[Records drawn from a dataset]
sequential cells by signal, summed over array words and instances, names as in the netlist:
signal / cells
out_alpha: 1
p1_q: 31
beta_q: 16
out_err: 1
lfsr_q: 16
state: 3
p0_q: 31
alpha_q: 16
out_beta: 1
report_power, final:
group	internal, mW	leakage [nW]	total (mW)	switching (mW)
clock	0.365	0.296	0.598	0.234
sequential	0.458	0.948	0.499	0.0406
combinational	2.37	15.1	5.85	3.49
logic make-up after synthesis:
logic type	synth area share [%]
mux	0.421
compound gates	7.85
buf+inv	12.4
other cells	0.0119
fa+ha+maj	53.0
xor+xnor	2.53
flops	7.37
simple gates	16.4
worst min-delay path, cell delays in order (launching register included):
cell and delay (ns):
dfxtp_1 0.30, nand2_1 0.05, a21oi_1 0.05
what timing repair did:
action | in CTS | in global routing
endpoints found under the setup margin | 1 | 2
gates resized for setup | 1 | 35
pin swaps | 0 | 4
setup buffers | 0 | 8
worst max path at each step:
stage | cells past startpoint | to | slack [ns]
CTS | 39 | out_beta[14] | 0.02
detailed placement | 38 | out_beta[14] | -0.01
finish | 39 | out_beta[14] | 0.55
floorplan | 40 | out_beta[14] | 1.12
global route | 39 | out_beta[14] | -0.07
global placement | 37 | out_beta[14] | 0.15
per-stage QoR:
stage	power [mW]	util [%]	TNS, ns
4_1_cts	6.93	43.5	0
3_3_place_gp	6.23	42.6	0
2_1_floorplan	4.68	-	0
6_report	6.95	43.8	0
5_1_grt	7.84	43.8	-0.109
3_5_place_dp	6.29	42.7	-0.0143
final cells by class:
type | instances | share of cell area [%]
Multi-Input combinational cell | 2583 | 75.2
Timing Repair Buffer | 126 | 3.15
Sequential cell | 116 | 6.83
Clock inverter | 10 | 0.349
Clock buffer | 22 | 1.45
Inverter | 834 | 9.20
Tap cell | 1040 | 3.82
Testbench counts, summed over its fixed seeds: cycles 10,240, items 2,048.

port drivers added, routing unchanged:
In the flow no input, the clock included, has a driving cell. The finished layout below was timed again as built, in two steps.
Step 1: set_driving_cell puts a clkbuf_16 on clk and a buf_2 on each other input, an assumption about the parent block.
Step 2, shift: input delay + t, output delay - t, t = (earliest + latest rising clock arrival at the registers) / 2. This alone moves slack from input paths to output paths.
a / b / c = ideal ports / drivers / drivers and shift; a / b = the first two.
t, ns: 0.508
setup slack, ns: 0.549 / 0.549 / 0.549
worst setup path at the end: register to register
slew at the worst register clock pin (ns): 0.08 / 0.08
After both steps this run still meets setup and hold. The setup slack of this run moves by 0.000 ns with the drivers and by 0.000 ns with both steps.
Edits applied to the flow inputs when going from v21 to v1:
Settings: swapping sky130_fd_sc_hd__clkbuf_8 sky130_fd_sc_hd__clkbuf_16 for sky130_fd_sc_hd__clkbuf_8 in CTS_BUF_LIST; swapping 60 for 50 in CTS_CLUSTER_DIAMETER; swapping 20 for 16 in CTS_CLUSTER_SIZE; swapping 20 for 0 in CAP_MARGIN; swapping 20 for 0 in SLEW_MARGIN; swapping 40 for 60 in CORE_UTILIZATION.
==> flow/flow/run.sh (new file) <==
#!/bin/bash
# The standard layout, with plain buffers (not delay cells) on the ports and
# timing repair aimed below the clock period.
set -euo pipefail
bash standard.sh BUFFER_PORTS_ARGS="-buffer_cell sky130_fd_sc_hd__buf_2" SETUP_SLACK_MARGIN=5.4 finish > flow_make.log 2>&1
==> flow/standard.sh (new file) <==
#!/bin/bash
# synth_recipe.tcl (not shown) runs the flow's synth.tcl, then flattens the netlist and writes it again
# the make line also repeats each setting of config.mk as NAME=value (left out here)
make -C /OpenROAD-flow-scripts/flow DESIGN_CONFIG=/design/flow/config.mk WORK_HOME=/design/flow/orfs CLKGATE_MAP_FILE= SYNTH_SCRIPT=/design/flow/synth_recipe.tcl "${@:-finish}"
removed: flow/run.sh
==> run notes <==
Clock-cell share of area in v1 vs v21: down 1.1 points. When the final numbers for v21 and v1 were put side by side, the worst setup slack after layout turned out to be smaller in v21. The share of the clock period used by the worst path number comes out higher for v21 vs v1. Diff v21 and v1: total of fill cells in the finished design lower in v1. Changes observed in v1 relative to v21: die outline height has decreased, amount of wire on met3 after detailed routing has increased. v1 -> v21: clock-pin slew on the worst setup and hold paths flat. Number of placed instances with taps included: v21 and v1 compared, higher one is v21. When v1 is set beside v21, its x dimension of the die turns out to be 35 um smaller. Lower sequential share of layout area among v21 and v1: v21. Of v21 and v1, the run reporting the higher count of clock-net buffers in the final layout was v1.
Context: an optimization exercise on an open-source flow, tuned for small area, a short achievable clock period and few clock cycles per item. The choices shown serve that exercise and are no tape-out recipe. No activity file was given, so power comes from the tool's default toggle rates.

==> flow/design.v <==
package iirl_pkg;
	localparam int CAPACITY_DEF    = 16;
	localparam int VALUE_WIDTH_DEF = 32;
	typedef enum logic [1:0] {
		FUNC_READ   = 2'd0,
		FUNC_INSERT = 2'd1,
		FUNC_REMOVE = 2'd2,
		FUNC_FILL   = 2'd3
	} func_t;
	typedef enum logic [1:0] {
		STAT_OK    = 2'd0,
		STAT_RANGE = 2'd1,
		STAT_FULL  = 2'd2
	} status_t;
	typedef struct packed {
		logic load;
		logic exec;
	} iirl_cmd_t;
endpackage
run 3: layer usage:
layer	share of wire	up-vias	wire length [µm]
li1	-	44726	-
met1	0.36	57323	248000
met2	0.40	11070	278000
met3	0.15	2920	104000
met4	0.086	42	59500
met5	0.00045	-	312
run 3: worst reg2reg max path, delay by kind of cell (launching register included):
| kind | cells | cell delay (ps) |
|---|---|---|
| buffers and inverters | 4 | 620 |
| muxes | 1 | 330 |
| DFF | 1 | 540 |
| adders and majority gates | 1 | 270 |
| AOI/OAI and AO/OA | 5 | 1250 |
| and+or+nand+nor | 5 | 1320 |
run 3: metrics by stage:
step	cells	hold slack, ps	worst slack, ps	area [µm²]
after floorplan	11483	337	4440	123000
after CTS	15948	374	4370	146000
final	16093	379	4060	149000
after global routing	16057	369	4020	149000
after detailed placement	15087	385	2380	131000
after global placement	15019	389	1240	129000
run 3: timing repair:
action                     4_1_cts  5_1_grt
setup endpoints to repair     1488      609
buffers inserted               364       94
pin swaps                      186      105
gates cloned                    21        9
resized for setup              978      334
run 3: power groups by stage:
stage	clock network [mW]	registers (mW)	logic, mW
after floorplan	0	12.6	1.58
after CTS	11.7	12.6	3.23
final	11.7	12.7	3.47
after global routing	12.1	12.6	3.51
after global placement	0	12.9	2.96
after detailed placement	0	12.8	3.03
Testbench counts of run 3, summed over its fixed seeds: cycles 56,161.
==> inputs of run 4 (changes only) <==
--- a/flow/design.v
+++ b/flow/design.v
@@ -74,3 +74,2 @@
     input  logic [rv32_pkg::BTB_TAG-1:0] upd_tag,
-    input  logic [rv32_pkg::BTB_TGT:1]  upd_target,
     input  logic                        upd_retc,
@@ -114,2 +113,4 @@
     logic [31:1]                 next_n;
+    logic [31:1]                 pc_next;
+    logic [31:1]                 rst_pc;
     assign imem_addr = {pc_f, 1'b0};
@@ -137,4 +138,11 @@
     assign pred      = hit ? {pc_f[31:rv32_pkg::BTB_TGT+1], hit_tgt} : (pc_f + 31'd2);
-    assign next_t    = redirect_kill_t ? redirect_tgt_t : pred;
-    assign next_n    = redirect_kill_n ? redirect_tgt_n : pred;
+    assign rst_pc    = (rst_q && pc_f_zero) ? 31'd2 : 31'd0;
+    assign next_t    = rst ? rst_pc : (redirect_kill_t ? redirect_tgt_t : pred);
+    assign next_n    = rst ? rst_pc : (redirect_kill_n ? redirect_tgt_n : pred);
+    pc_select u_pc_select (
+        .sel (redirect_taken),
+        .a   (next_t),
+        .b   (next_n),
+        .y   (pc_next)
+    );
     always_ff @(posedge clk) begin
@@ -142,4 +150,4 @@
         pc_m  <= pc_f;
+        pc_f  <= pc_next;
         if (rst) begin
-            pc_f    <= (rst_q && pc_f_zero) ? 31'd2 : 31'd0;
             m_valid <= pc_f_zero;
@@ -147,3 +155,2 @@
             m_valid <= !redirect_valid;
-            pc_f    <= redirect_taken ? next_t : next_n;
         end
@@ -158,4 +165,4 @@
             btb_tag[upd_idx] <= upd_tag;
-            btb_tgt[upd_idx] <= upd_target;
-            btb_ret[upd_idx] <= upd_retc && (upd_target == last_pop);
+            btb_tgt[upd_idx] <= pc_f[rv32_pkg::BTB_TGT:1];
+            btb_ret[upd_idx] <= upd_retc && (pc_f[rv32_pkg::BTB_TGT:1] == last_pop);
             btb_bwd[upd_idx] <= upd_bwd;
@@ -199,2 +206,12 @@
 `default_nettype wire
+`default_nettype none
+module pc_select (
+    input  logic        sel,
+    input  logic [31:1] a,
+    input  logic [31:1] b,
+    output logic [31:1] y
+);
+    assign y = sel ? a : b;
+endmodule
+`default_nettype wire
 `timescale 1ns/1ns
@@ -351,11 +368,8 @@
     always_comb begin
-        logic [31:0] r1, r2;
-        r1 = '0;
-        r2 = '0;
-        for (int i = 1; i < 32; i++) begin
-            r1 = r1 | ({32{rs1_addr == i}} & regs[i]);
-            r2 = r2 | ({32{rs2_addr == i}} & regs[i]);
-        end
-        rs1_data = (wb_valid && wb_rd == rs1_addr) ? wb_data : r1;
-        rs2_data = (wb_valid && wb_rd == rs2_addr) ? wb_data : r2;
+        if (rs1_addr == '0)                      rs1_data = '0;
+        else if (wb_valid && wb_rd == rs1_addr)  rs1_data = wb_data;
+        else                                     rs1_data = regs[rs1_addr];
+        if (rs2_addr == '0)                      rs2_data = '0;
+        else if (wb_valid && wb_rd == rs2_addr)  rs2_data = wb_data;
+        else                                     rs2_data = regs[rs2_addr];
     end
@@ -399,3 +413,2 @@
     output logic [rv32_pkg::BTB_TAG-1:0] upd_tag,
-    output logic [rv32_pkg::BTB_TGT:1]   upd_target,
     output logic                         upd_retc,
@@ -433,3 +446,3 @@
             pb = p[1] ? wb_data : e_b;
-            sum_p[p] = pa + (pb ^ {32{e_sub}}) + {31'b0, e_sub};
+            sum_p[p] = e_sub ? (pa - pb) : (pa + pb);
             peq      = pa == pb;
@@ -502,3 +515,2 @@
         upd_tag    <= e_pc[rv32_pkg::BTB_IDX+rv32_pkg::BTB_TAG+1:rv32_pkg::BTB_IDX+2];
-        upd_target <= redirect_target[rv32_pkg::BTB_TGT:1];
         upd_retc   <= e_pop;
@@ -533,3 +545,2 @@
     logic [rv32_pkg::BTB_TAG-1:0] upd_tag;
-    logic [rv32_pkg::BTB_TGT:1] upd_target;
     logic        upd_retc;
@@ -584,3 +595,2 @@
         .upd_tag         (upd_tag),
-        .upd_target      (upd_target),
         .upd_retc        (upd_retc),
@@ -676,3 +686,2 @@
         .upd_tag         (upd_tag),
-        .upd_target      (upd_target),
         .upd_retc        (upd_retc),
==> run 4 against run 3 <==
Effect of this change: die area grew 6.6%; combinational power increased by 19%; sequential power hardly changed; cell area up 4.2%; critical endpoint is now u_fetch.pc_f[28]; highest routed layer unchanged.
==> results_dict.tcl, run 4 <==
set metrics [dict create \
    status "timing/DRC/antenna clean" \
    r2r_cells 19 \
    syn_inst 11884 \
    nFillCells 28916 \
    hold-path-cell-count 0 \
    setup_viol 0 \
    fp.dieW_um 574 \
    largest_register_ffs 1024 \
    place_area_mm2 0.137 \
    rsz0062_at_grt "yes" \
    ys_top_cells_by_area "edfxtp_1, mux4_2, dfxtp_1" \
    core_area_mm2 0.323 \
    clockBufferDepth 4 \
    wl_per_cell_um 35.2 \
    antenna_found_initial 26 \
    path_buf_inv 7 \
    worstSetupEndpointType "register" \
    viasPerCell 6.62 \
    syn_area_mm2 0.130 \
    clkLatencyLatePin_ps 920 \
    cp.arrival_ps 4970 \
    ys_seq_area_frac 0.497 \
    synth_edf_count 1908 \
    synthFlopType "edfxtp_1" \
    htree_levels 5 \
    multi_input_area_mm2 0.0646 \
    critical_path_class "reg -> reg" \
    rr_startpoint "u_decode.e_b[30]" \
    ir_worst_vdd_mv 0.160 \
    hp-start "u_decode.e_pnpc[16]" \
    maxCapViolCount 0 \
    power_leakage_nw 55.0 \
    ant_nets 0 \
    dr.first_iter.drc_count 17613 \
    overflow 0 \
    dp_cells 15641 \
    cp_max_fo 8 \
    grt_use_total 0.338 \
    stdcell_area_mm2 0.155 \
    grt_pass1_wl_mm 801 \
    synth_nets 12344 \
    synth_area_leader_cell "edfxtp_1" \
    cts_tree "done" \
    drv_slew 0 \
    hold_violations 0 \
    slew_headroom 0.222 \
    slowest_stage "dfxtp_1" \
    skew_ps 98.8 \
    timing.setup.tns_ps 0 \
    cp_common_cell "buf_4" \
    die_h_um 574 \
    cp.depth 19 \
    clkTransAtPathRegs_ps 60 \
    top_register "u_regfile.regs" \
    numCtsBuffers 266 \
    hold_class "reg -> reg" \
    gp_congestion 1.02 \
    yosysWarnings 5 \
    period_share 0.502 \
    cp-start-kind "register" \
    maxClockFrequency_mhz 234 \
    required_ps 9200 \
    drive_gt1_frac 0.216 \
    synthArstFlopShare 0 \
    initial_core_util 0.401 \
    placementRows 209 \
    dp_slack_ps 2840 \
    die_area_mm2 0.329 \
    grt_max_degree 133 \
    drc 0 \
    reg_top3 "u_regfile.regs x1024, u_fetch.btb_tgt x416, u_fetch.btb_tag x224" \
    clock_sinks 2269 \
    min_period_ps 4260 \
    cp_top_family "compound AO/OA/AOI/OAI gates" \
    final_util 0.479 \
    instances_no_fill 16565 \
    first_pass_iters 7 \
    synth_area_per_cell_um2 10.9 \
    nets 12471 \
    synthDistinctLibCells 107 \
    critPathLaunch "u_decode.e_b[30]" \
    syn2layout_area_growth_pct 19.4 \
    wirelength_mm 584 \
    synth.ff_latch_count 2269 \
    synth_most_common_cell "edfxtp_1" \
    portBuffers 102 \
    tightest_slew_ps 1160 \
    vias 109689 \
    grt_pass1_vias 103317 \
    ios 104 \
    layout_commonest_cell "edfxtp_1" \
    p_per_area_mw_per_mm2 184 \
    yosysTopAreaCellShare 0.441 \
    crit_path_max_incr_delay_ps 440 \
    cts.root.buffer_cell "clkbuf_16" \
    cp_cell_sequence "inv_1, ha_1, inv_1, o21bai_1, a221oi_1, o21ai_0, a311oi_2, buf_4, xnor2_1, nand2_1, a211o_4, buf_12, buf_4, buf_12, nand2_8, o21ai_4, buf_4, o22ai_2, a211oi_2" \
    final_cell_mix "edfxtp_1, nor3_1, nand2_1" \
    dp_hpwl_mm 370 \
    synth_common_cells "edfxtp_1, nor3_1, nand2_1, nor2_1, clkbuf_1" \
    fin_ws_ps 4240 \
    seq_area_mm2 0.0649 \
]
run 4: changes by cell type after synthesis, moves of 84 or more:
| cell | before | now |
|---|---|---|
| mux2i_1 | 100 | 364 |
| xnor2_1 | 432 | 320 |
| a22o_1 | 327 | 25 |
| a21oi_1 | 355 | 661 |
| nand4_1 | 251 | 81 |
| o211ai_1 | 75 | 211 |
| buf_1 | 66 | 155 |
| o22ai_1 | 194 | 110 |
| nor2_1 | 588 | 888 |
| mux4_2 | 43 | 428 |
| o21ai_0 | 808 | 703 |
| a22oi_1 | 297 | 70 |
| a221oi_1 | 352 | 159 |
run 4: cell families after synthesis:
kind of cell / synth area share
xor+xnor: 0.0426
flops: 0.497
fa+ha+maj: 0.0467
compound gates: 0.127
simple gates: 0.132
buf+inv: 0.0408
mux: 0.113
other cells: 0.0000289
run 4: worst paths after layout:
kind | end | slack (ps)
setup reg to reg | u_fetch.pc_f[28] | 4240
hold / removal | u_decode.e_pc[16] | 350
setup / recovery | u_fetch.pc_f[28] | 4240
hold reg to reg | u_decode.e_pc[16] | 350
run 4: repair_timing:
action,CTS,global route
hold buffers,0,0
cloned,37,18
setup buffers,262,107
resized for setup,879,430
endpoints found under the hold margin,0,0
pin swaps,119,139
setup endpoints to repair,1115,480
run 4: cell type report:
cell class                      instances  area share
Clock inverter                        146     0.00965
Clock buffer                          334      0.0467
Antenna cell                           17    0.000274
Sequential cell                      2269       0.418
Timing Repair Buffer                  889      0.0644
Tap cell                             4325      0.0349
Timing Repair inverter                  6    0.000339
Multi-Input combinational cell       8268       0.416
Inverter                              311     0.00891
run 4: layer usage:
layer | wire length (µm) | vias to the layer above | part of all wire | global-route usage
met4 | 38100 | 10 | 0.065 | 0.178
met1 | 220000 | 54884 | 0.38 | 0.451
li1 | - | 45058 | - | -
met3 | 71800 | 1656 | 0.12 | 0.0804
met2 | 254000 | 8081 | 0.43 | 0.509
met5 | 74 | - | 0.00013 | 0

◆ EXERCISE:
Starting at the line above that contains "dr.first_iter.drc_count 17613 \", write out each line exactly until the line that contains "slew_headroom 0.222 \" has been written, and stop there.

◆ EXPECTED OUTPUT:
    dr.first_iter.drc_count 17613 \
    overflow 0 \
    dp_cells 15641 \
    cp_max_fo 8 \
    grt_use_total 0.338 \
    stdcell_area_mm2 0.155 \
    grt_pass1_wl_mm 801 \
    synth_nets 12344 \
    synth_area_leader_cell "edfxtp_1" \
    cts_tree "done" \
    drv_slew 0 \
    hold_violations 0 \
    slew_headroom 0.222 \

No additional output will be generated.